A/D変換前にローパスフィルタを設け、測定に不要な高周波成分を除去します。フィルタの遮断周波数は、必要な応答速度とサンプリング条件から決めます。

ノイズ低減

微小信号を測定する場合、電源ノイズ、接地電位差、基板配線、デジタル回路のスイッチングが測定値へ影響します。

  • アナログ部とデジタル部の配線を分離する
  • センサ入力線を短くする
  • 差動入力を利用する
  • 適切な接地とシールドを行う
  • 平均化やデジタルフィルタを使用する

平均化回数を増やすと値は安定しますが、応答が遅くなるため、制御用途では注意します。

校正と補正

A/D変換回路には、ゼロ点誤差、ゲイン誤差、非直線性、温度ドリフトがあります。既知の入力を加え、ゼロ点とスパンを調整します。
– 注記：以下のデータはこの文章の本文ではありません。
--- config.mk ---
export PLATFORM = sky130hd
export DESIGN_NAME = fixed_block_pool_allocator_top
export DESIGN_NICKNAME = d
export VERILOG_FILES = /design/src/rtl/fbpa_pkg.sv /design/src/rtl/fixed_block_pool_allocator_top.sv /design/src/rtl/fbpa_cell.sv /design/src/rtl/fbpa_row.sv
export SDC_FILE = /design/constraint.sdc
export NUM_CORES = 2
export LEC_CHECK = 0
export ABC_AREA = 1
export ABC_CLOCK_PERIOD_IN_PS = 32100
export BUFFER_PORTS_ARGS = -buffer_cell sky130_fd_sc_hd__buf_4
export CAP_MARGIN = 20
export CORE_ASPECT_RATIO = 0.6
export CORE_MARGIN = 5
export CORE_UTILIZATION = 39
export DETAILED_ROUTE_END_ITERATION = 8
export PLACE_DENSITY = 0.54
export SYNTH_ARGS = -nofsm -noshare
export SYNTH_HDL_FRONTEND = slang
export SYNTH_SLANG_ARGS = --single-unit
--- constraint.sdc ---
create_clock -name clock -period 32.1 [get_ports clock]
set_input_delay 6.42 -clock clock [delete_from_list [all_inputs] [get_ports clock]]
set_output_delay 6.42 -clock clock [all_outputs]
set_load 0.01 [all_outputs]
--- src/rtl/fbpa_pkg.sv ---
package fbpa_pkg;

   // operation codes of the request channel
   localparam logic [1:0] OP_ALLOC   = 2'd0;
   localparam logic [1:0] OP_RELEASE = 2'd1;
   localparam logic [1:0] OP_SWEEP   = 2'd2;

   // commands broadcast along the row of slot cells
   localparam logic [1:0] CELL_IDLE  = 2'd0;
   localparam logic [1:0] CELL_CLAIM = 2'd1;
   localparam logic [1:0] CELL_FREE  = 2'd2;
   localparam logic [1:0] CELL_SWEEP = 2'd3;

   // configuration register indexes
   localparam logic [2:0] CSR_BLOCK_SIZE   = 3'd0;
   localparam logic [2:0] CSR_BLOCKS_USED  = 3'd1;
   localparam logic [2:0] CSR_MAX_AGE      = 3'd2;
   localparam logic [2:0] CSR_AUTO_SWEEP   = 3'd3;
   localparam logic [2:0] CSR_THRESHOLD    = 3'd4;
   localparam logic [2:0] CSR_INTERVAL     = 3'd5;

   // configuration reset values
   localparam logic [20:0] RST_BLOCK_SIZE  = 21'd4096;
   localparam logic [6:0]  RST_BLOCKS_USED = 7'd8;
   localparam logic [31:0] RST_MAX_AGE     = 32'd300000;
   localparam logic        RST_AUTO_SWEEP  = 1'b1;
   localparam logic [6:0]  RST_THRESHOLD   = 7'd75;
   localparam logic [31:0] RST_INTERVAL    = 32'd30000;

   // percent scale for the utilization compare
   localparam logic [13:0] PCT_SCALE = 14'd100;

   // command and operands seen by every cell in the same cycle
   typedef struct packed {
      logic [1:0]  op;
      logic [31:0] tag;
      logic [31:0] match_id;
      logic [31:0] now;
      logic [31:0] age_limit;
   } cell_cmd_type;

   // per-cell status returned to the sequencer
   typedef struct packed {
      logic taken;
      logic grant;
      logic freed;
   } cell_stat_type;

endpackage

--- src/rtl/fixed_block_pool_allocator_top.sv ---
// The idle step latches a request; in the execute step the slot row claims, releases or
// sweeps, the stats step recounts used slots, and the done step loads the response. An
// automatic sweep adds a sweep step and another stats step. Only idle takes requests.
// A stalled response holds the sequencer in its final step until the beat is taken.
// Reset (synchronous, active high): all slots free, next ID 1, counters and last sweep
// time 0, configuration registers at their documented defaults.
module fixed_block_pool_allocator_top #(
   parameter int BLOCK_SLOTS = 8
) (
   input  logic        clock,
   input  logic        reset,
   // request channel
   input  logic        req_valid,
   output logic        req_ready,
   input  logic [1:0]  req_operation,
   input  logic [20:0] req_request_size,
   input  logic [31:0] req_release_id,
   input  logic [31:0] req_now_ms,
   // response channel
   output logic        rsp_valid,
   input  logic        rsp_ready,
   output logic        rsp_ok,
   output logic [5:0]  rsp_block_index,
   output logic [25:0] rsp_buffer_offset,
   output logic [20:0] rsp_granted_size,
   output logic [31:0] rsp_allocation_id,
   output logic [6:0]  rsp_blocks_freed,
   output logic [6:0]  rsp_used_blocks,
   output logic [6:0]  rsp_peak_used,
   output logic [31:0] rsp_allocation_total,
   output logic [31:0] rsp_release_total,
   output logic [31:0] rsp_failure_total,
   // configuration writes
   input  logic        csr_wr_en,
   input  logic [2:0]  csr_index,
   input  logic [31:0] csr_wr_data
);
   import fbpa_pkg::*;

   localparam logic [2:0] ST_IDLE  = 3'd0;
   localparam logic [2:0] ST_EXEC  = 3'd1;
   localparam logic [2:0] ST_STATS = 3'd2;
   localparam logic [2:0] ST_SWEEP = 3'd3;
   localparam logic [2:0] ST_DONE  = 3'd4;

   localparam logic [6:0] SLOTS_W = 7'(BLOCK_SLOTS);

   // sequencer and bookkeeping
   logic [2:0]  state_ff, state_in;
   logic [31:0] next_id_ff, next_id_in;
   logic [6:0]  used_ff, used_in;
   logic [6:0]  peak_ff, peak_in;
   logic [31:0] alloc_cnt_ff, alloc_cnt_in;
   logic [31:0] rel_cnt_ff, rel_cnt_in;
   logic [31:0] fail_cnt_ff, fail_cnt_in;
   logic [31:0] last_sweep_ff, last_sweep_in;
   logic        upd_ff, upd_in;
   logic        swept_ff, swept_in;

   // configuration
   logic [20:0] block_size_ff, block_size_in;
   logic [6:0]  blocks_used_ff, blocks_used_in;
   logic [31:0] max_age_ff, max_age_in;
   logic        auto_en_ff, auto_en_in;
   logic [6:0]  thresh_ff, thresh_in;
   logic [31:0] interval_ff, interval_in;

   // latched request
   logic [1:0]  op_ff, op_in;
   logic [20:0] size_ff, size_in;
   logic [31:0] rid_ff, rid_in;
   logic [31:0] now_ff, now_in;

   // result being built
   logic        ok_ff, ok_in;
   logic [5:0]  idx_ff, idx_in;
   logic [25:0] offset_ff, offset_in;
   logic [20:0] gsize_ff, gsize_in;
   logic [31:0] aid_ff, aid_in;
   logic [6:0]  freed_ff, freed_in;

   // response register
   logic        rsp_valid_ff, rsp_valid_in;
   logic        r_ok_ff, r_ok_in;
   logic [5:0]  r_idx_ff, r_idx_in;
   logic [25:0] r_offset_ff, r_offset_in;
   logic [20:0] r_gsize_ff, r_gsize_in;
   logic [31:0] r_aid_ff, r_aid_in;
   logic [6:0]  r_freed_ff, r_freed_in;
   logic [6:0]  r_used_ff, r_used_in;
   logic [6:0]  r_peak_ff, r_peak_in;
   logic [31:0] r_alloc_ff, r_alloc_in;
   logic [31:0] r_rel_ff, r_rel_in;
   logic [31:0] r_fail_ff, r_fail_in;

   // slot row
   cell_cmd_type           cmd;
   logic [BLOCK_SLOTS-1:0] active;
   logic [BLOCK_SLOTS-1:0] taken_vec;
   logic [BLOCK_SLOTS-1:0] grant_vec;
   logic [BLOCK_SLOTS-1:0] freed_vec;

   logic [6:0]  n_active;
   logic        size_ok;
   logic        any_grant;
   logic [5:0]  grant_idx;
   logic [26:0] offset_prod;
   logic [6:0]  freed_cnt;
   logic [6:0]  used_cnt;
   logic [6:0]  used_now;
   logic [13:0] used_pct;
   logic [13:0] thresh_pct;
   logic [31:0] elapsed;
   logic        rsp_free;

   // active slot count and mask
   always_comb begin
      n_active = (blocks_used_ff > SLOTS_W) ? SLOTS_W : blocks_used_ff;
      for (int i = 0; i < BLOCK_SLOTS; i++) begin
         active[i] = 7'(i) < n_active;
      end
   end

   // command to the slot row
   always_comb begin
      cmd.op        = CELL_IDLE;
      cmd.tag       = next_id_ff;
      cmd.match_id  = rid_ff;
      cmd.now       = now_ff;
      cmd.age_limit = max_age_ff;
      size_ok       = size_ff <= block_size_ff;
      if (state_ff == ST_EXEC) begin
         case (op_ff)
            OP_ALLOC:   cmd.op = size_ok ? CELL_CLAIM : CELL_IDLE;
            OP_RELEASE: cmd.op = CELL_FREE;
            OP_SWEEP:   cmd.op = CELL_SWEEP;
            default:    cmd.op = CELL_IDLE;
         endcase
      end else if (state_ff == ST_SWEEP) begin
         cmd.op = CELL_SWEEP;
      end
   end

   fbpa_row #(
      .SLOTS (BLOCK_SLOTS)
   ) u_row (
      .clock     (clock),
      .reset     (reset),
      .cmd       (cmd),
      .active    (active),
      .taken_vec (taken_vec),
      .grant_vec (grant_vec),
      .freed_vec (freed_vec)
   );

   // row summaries
   always_comb begin
      grant_idx = '0;
      for (int i = 0; i < BLOCK_SLOTS; i++) begin
         if (grant_vec[i]) grant_idx = grant_idx | 6'(i);
      end
      any_grant   = |grant_vec;
      offset_prod = 27'(grant_idx) * 27'(block_size_ff);
      freed_cnt   = 7'($countones(freed_vec));
      used_cnt    = 7'($countones(taken_vec & active));
      used_now    = upd_ff ? used_cnt : used_ff;
      used_pct    = 14'(used_now) * PCT_SCALE;
      thresh_pct  = 14'(thresh_ff) * 14'(n_active);
      elapsed     = now_ff - last_sweep_ff;
      rsp_free    = !rsp_valid_ff || rsp_ready;
   end

   // sequencer
   always_comb begin
      state_in      = state_ff;
      next_id_in    = next_id_ff;
      used_in       = used_ff;
      peak_in       = peak_ff;
      alloc_cnt_in  = alloc_cnt_ff;
      rel_cnt_in    = rel_cnt_ff;
      fail_cnt_in   = fail_cnt_ff;
      last_sweep_in = last_sweep_ff;
      upd_in        = upd_ff;
      swept_in      = swept_ff;
      op_in         = op_ff;
      size_in       = size_ff;
      rid_in        = rid_ff;
      now_in        = now_ff;
      ok_in         = ok_ff;
      idx_in        = idx_ff;
      offset_in     = offset_ff;
      gsize_in      = gsize_ff;
      aid_in        = aid_ff;
      freed_in      = freed_ff;
      rsp_valid_in  = rsp_valid_ff && !rsp_ready;
      r_ok_in       = r_ok_ff;
      r_idx_in      = r_idx_ff;
      r_offset_in   = r_offset_ff;
      r_gsize_in    = r_gsize_ff;
      r_aid_in      = r_aid_ff;
      r_freed_in    = r_freed_ff;
      r_used_in     = r_used_ff;
      r_peak_in     = r_peak_ff;
      r_alloc_in    = r_alloc_ff;
      r_rel_in      = r_rel_ff;
      r_fail_in     = r_fail_ff;

      case (state_ff)
         ST_IDLE: begin
            if (req_valid) begin
               op_in    = req_operation;
               size_in  = req_request_size;
               rid_in   = req_release_id;
               now_in   = req_now_ms;
               state_in = ST_EXEC;
            end
         end

         // row acts on the request; allocation fields settle here
         ST_EXEC: begin
            ok_in     = 1'b0;
            idx_in    = '0;
            offset_in = '0;
            gsize_in  = '0;
            aid_in    = '0;
            freed_in  = '0;
            upd_in    = 1'b0;
            swept_in  = 1'b0;
            case (op_ff)
               OP_ALLOC: begin
                  if (any_grant) begin
                     ok_in        = 1'b1;
                     idx_in       = grant_idx;
                     offset_in    = offset_prod[25:0];
                     gsize_in     = (size_ff != '0) ? size_ff : block_size_ff;
                     aid_in       = next_id_ff;
                     next_id_in   = next_id_ff + 32'd1;
                     alloc_cnt_in = alloc_cnt_ff + 32'd1;
                     upd_in       = 1'b1;
                  end else begin
                     fail_cnt_in = fail_cnt_ff + 32'd1;
                  end
               end
               OP_RELEASE: begin
                  if (any_grant) begin
                     ok_in      = 1'b1;
                     rel_cnt_in = rel_cnt_ff + 32'd1;
                     upd_in     = 1'b1;
                  end
               end
               OP_SWEEP: begin
                  ok_in    = 1'b1;
                  freed_in = freed_cnt;
                  upd_in   = freed_cnt != '0;
               end
               default: begin
               end
            endcase
            state_in = ST_STATS;
         end

         // recount, then the automatic sweep check after an allocate
         ST_STATS: begin
            if (upd_ff) begin
               used_in = used_cnt;
               if (used_cnt > peak_ff) peak_in = used_cnt;
            end
            upd_in   = 1'b0;
            state_in = ST_DONE;
            if (op_ff == OP_ALLOC && !swept_ff && auto_en_ff && elapsed > interval_ff) begin
               last_sweep_in = now_ff;
               if (n_active != '0 && used_pct > thresh_pct) state_in = ST_SWEEP;
            end
         end

         ST_SWEEP: begin
            freed_in = freed_cnt;
            upd_in   = freed_cnt != '0;
            swept_in = 1'b1;
            state_in = ST_STATS;
         end

         ST_DONE: begin
            if (rsp_free) begin
               rsp_valid_in = 1'b1;
               r_ok_in      = ok_ff;
               r_idx_in     = idx_ff;
               r_offset_in  = offset_ff;
               r_gsize_in   = gsize_ff;
               r_aid_in     = aid_ff;
               r_freed_in   = freed_ff;
               r_used_in    = used_ff;
               r_peak_in    = peak_ff;
               r_alloc_in   = alloc_cnt_ff;
               r_rel_in     = rel_cnt_ff;
               r_fail_in    = fail_cnt_ff;
               state_in     = ST_IDLE;
            end
         end

         default: state_in = ST_IDLE;
      endcase
   end

   // configuration writes
   always_comb begin
      block_size_in  = block_size_ff;
      blocks_used_in = blocks_used_ff;
      max_age_in     = max_age_ff;
      auto_en_in     = auto_en_ff;
      thresh_in      = thresh_ff;
      interval_in    = interval_ff;
      if (csr_wr_en) begin
         case (csr_index)
            CSR_BLOCK_SIZE:  block_size_in  = csr_wr_data[20:0];
            CSR_BLOCKS_USED: blocks_used_in = csr_wr_data[6:0];
            CSR_MAX_AGE:     max_age_in     = csr_wr_data;
            CSR_AUTO_SWEEP:  auto_en_in     = csr_wr_data[0];
            CSR_THRESHOLD:   thresh_in      = csr_wr_data[6:0];
            CSR_INTERVAL:    interval_in    = csr_wr_data;
            default: begin
            end
         endcase
      end
   end

   always_ff @(posedge clock) begin
      if (reset) begin
         state_ff       <= ST_IDLE;
         next_id_ff     <= 32'd1;
         used_ff        <= '0;
         peak_ff        <= '0;
         alloc_cnt_ff   <= '0;
         rel_cnt_ff     <= '0;
         fail_cnt_ff    <= '0;
         last_sweep_ff  <= '0;
         upd_ff         <= 1'b0;
         swept_ff       <= 1'b0;
         rsp_valid_ff   <= 1'b0;
         block_size_ff  <= RST_BLOCK_SIZE;
         blocks_used_ff <= RST_BLOCKS_USED;
         max_age_ff     <= RST_MAX_AGE;
         auto_en_ff     <= RST_AUTO_SWEEP;
         thresh_ff      <= RST_THRESHOLD;
         interval_ff    <= RST_INTERVAL;
      end else begin
         state_ff       <= state_in;
         next_id_ff     <= next_id_in;
         used_ff        <= used_in;
         peak_ff        <= peak_in;
         alloc_cnt_ff   <= alloc_cnt_in;
         rel_cnt_ff     <= rel_cnt_in;
         fail_cnt_ff    <= fail_cnt_in;
         last_sweep_ff  <= last_sweep_in;
         upd_ff         <= upd_in;
         swept_ff       <= swept_in;
         rsp_valid_ff   <= rsp_valid_in;
         block_size_ff  <= block_size_in;
         blocks_used_ff <= blocks_used_in;
         max_age_ff     <= max_age_in;
         auto_en_ff     <= auto_en_in;
         thresh_ff      <= thresh_in;
         interval_ff    <= interval_in;
      end
      op_ff       <= op_in;
      size_ff     <= size_in;
      rid_ff      <= rid_in;
      now_ff      <= now_in;
      ok_ff       <= ok_in;
      idx_ff      <= idx_in;
      offset_ff   <= offset_in;
      gsize_ff    <= gsize_in;
      aid_ff      <= aid_in;
      freed_ff    <= freed_in;
      r_ok_ff     <= r_ok_in;
      r_idx_ff    <= r_idx_in;
      r_offset_ff <= r_offset_in;
      r_gsize_ff  <= r_gsize_in;
      r_aid_ff    <= r_aid_in;
      r_freed_ff  <= r_freed_in;
      r_used_ff   <= r_used_in;
      r_peak_ff   <= r_peak_in;
      r_alloc_ff  <= r_alloc_in;
      r_rel_ff    <= r_rel_in;
      r_fail_ff   <= r_fail_in;
   end

   assign req_ready            = state_ff == ST_IDLE;
   assign rsp_valid            = rsp_valid_ff;
   assign rsp_ok               = r_ok_ff;
   assign rsp_block_index      = r_idx_ff;
   assign rsp_buffer_offset    = r_offset_ff;
   assign rsp_granted_size     = r_gsize_ff;
   assign rsp_allocation_id    = r_aid_ff;
   assign rsp_blocks_freed     = r_freed_ff;
   assign rsp_used_blocks      = r_used_ff;
   assign rsp_peak_used        = r_peak_ff;
   assign rsp_allocation_total = r_alloc_ff;
   assign rsp_release_total    = r_rel_ff;
   assign rsp_failure_total    = r_fail_ff;

endmodule

--- src/rtl/fbpa_cell.sv ---
module fbpa_cell (
   input  logic                   clock,
   input  logic                   reset,
   input  fbpa_pkg::cell_cmd_type cmd,
   input  logic                   active,
   input  logic                   busy_in,
   output logic                   busy_out,
   output fbpa_pkg::cell_stat_type stat
);
   import fbpa_pkg::*;

   logic        taken_ff, taken_in;
   logic [31:0] id_ff, id_in;
   logic [31:0] time_ff, time_in;
   logic        hit;
   logic        grant;
   logic        aged;
   logic [31:0] age;

   // candidate for claim (free slot) or release (matching ID)
   always_comb begin
      age  = cmd.now - time_ff;
      aged = active && taken_ff && (age > cmd.age_limit);
      case (cmd.op)
         CELL_CLAIM: hit = active && !taken_ff;
         CELL_FREE:  hit = active && taken_ff && (id_ff == cmd.match_id);
         default:    hit = 1'b0;
      endcase
      grant    = hit && !busy_in;
      busy_out = busy_in || hit;
   end

   // slot update
   always_comb begin
      taken_in = taken_ff;
      id_in    = id_ff;
      time_in  = time_ff;
      case (cmd.op)
         CELL_CLAIM: begin
            if (grant) begin
               taken_in = 1'b1;
               id_in    = cmd.tag;
               time_in  = cmd.now;
            end
         end
         CELL_FREE: begin
            if (grant) taken_in = 1'b0;
         end
         CELL_SWEEP: begin
            if (aged) taken_in = 1'b0;
         end
         default: begin
         end
      endcase
   end

   always_ff @(posedge clock) begin
      if (reset) begin
         taken_ff <= 1'b0;
      end else begin
         taken_ff <= taken_in;
      end
      id_ff   <= id_in;
      time_ff <= time_in;
   end

   assign stat.taken = taken_ff;
   assign stat.grant = grant;
   assign stat.freed = (cmd.op == CELL_SWEEP) && aged;

endmodule

--- src/rtl/fbpa_row.sv ---
module fbpa_row #(
   parameter int SLOTS = 8
) (
   input  logic                   clock,
   input  logic                   reset,
   input  fbpa_pkg::cell_cmd_type cmd,
   input  logic [SLOTS-1:0]       active,
   output logic [SLOTS-1:0]       taken_vec,
   output logic [SLOTS-1:0]       grant_vec,
   output logic [SLOTS-1:0]       freed_vec
);
   import fbpa_pkg::*;

   // busy ripples from slot 0 upward so the lowest candidate wins
   logic [SLOTS:0] busy;
   cell_stat_type  stat [SLOTS];

   assign busy[0] = 1'b0;

   for (genvar i = 0; i < SLOTS; i++) begin : g_cell
      fbpa_cell u_cell (
         .clock    (clock),
         .reset    (reset),
         .cmd      (cmd),
         .active   (active[i]),
         .busy_in  (busy[i]),
         .busy_out (busy[i+1]),
         .stat     (stat[i])
      );
      assign taken_vec[i] = stat[i].taken;
      assign grant_vec[i] = stat[i].grant;
      assign freed_vec[i] = stat[i].freed;
   end

endmodule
ロードセルなどの計量用途では、無負荷時のゼロ校正と、分銅を載せた実負荷校正を行います。温度補正や複数点補正を行う場合もあります。

異常時の確認

変換値が最大または最小に固定される場合は、入力範囲超過、配線断線、電源異常、基準電圧異常を確認します。
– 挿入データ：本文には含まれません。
==> src/rtl/cmf_pkg.sv <==
`timescale 1ns / 1ps
// ----------------------------------------------------------------------------
// cmf_pkg
// Types and constants shared by the checksummed message framer modules.
// ----------------------------------------------------------------------------
package cmf_pkg;

  // Item kinds on the input channel
  localparam logic ACT_START   = 1'b0;
  localparam logic ACT_PAYLOAD = 1'b1;

  // Result status codes
  localparam logic [1:0] ST_OK      = 2'd0;
  localparam logic [1:0] ST_TOO_BIG = 2'd1;
  localparam logic [1:0] ST_ORDER   = 2'd2;

  // Configuration register indexes
  localparam logic [1:0] REG_SYNC_FIRST  = 2'd0;
  localparam logic [1:0] REG_SYNC_SECOND = 2'd1;
  localparam logic [1:0] REG_BUF_CAP     = 2'd2;

  // Register reset values
  localparam logic [7:0]  SYNC_FIRST_RST  = 8'd181;
  localparam logic [7:0]  SYNC_SECOND_RST = 8'd98;
  localparam logic [15:0] BUF_CAP_RST     = 16'd128;

  // Header plus trailer bytes around the payload
  localparam logic [16:0] FRAME_OVERHEAD = 17'd8;

  typedef struct packed {
    logic [7:0]  sync_first;
    logic [7:0]  sync_second;
    logic [15:0] buffer_capacity;
  } cfg_t;

  typedef struct packed {
    logic        action;
    logic [7:0]  msg_class;
    logic [7:0]  msg_id;
    logic [15:0] pay_len;
    logic [7:0]  data_byte;
  } item_t;

  typedef struct packed {
    logic [7:0] out_byte;
    logic [1:0] status;
    logic       last;
    logic       frame_done;
  } res_t;

endpackage

==> src/rtl/checksummed_message_framer.sv <==
`timescale 1ns / 1ps
// ----------------------------------------------------------------------------
// checksummed_message_framer
// Builds sync-headed binary frames with an 8-bit Fletcher trailer as a byte
// stream, from start items and payload byte items.
// ----------------------------------------------------------------------------
//
//  Channel  Dir  Handshake          Contents
//  in_      in   tvalid/tready      tuser = action, tdata = header and payload
//  out_     out  tvalid/tready      tdata = frame byte, tuser = status/last,
//                                   tlast = frame end
//  cfg_     in   cfg_we             cfg_index selects register, cfg_wdata value
//
// One beat leaves per cycle while out_tready is high. An item produces one beat
// (error or plain payload byte), three (final payload byte plus checksum), six
// (frame header) or eight (zero-length frame), and it holds the input register
// until its last beat is issued. Single-beat items stream at one per cycle
// without stalls. Reset clears the frame state and the sums and loads the
// register defaults. A stall on out_tready holds the output beat, freezes the
// sequencer and, once the input register is full, drops in_tready.
//
module checksummed_message_framer (
  input  logic        clk,
  input  logic        rst_n,
  // input channel
  input  logic        in_tvalid,
  output logic        in_tready,
  input  logic [39:0] in_tdata,   // msg_class[7:0], msg_id[15:8],
                                  // pay_len[31:16], data_byte[39:32]
  input  logic        in_tuser,   // action[0]
  // result channel
  output logic        out_tvalid,
  input  logic        out_tready,
  output logic [7:0]  out_tdata,  // out_byte[7:0]
  output logic [2:0]  out_tuser,  // status[1:0], last[2]
  output logic        out_tlast,  // frame_done
  // configuration port
  input  logic        cfg_we,
  input  logic [1:0]  cfg_index,
  input  logic [15:0] cfg_wdata
);

  cmf_pkg::cfg_t  cfg_r;
  cmf_pkg::item_t item_r;
  logic           item_valid_r;
  cmf_pkg::res_t  res;
  cmf_pkg::res_t  res_r;
  logic           out_valid_r;
  logic           out_load;
  logic           item_done;
  logic           in_take;

  // The output register loads whenever it is empty or being drained
  assign out_load  = !out_valid_r || out_tready;
  // Free the input register on the final beat of its item
  assign in_tready = !item_valid_r || item_done;
  assign in_take   = in_tvalid && in_tready;

  // Configuration registers; an unknown index is ignored
  always_ff @(posedge clk) begin
    if (!rst_n) begin
      cfg_r.sync_first      <= cmf_pkg::SYNC_FIRST_RST;
      cfg_r.sync_second     <= cmf_pkg::SYNC_SECOND_RST;
      cfg_r.buffer_capacity <= cmf_pkg::BUF_CAP_RST;
    end else if (cfg_we) begin
      case (cfg_index)
        cmf_pkg::REG_SYNC_FIRST:  cfg_r.sync_first      <= cfg_wdata[7:0];
        cmf_pkg::REG_SYNC_SECOND: cfg_r.sync_second     <= cfg_wdata[7:0];
        cmf_pkg::REG_BUF_CAP:     cfg_r.buffer_capacity <= cfg_wdata;
        default: begin
          cfg_r <= cfg_r;
        end
      endcase
    end
  end

  // Input register: hold the item until its last beat is issued
  always_ff @(posedge clk) begin
    if (!rst_n) begin
      item_valid_r <= 1'b0;
    end else if (in_tready) begin
      item_valid_r <= in_tvalid;
    end
  end

  always_ff @(posedge clk) begin
    if (in_take) begin
      item_r.action    <= in_tuser;
      item_r.msg_class <= in_tdata[7:0];
      item_r.msg_id    <= in_tdata[15:8];
      item_r.pay_len   <= in_tdata[31:16];
      item_r.data_byte <= in_tdata[39:32];
    end
  end

  cmf_seq u_seq (
    .clk        (clk),
    .rst_n      (rst_n),
    .cfg        (cfg_r),
    .item_valid (item_valid_r),
    .item       (item_r),
    .adv        (out_load),
    .res        (res),
    .item_done  (item_done)
  );

  // Output register: advance on load, hold while stalled
  always_ff @(posedge clk) begin
    if (!rst_n) begin
      out_valid_r <= 1'b0;
    end else if (out_load) begin
      out_valid_r <= item_valid_r;
    end
  end

  always_ff @(posedge clk) begin
    if (out_load && item_valid_r) begin
      res_r <= res;
    end
  end

  assign out_tvalid = out_valid_r;
  assign out_tdata  = res_r.out_byte;
  assign out_tuser  = {res_r.last, res_r.status};
  assign out_tlast  = res_r.frame_done;

endmodule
値が不安定な場合は、入力信号をオシロスコープやデジタルマルチメータで確認し、センサ側、増幅回路、ADC、ソフト処理の順に切り分けます。

ハカルプラスの対応

ハカルプラスでは、4~20mA、電圧、ロードセル、温度センサなどの信号に合わせたA/D変換回路を設計します。

増幅、絶縁、フィルタ、校正、温度補正、マイコン演算、通信、データ保存を組み合わせ、計測器や制御機器として構成します。

よくある質問

Q. ADCのビット数が大きいほど精度も高くなりますか?

A. 分解能は高くなりますが、ノイズ、基準電圧、回路誤差によって実際の精度は制限されます。

Q. 4~20mA信号を直接A/D変換できますか?

A. 入力抵抗で電圧へ変換し、必要に応じて増幅・保護してからA/D変換します。

Q. ロードセルの微小信号も変換できますか?

A. 計装アンプや高分解能ADCを用い、ノイズと温度変化へ配慮すれば測定できます。

Q. 平均化すると測定値は安定しますか?

A. ランダムノイズを低減できますが、急激な変化への応答は遅くなります。

Q. A/D変換回路の校正は必要ですか?

A. 必要精度に応じて、ゼロ点、スパン、複数点の校正を行います。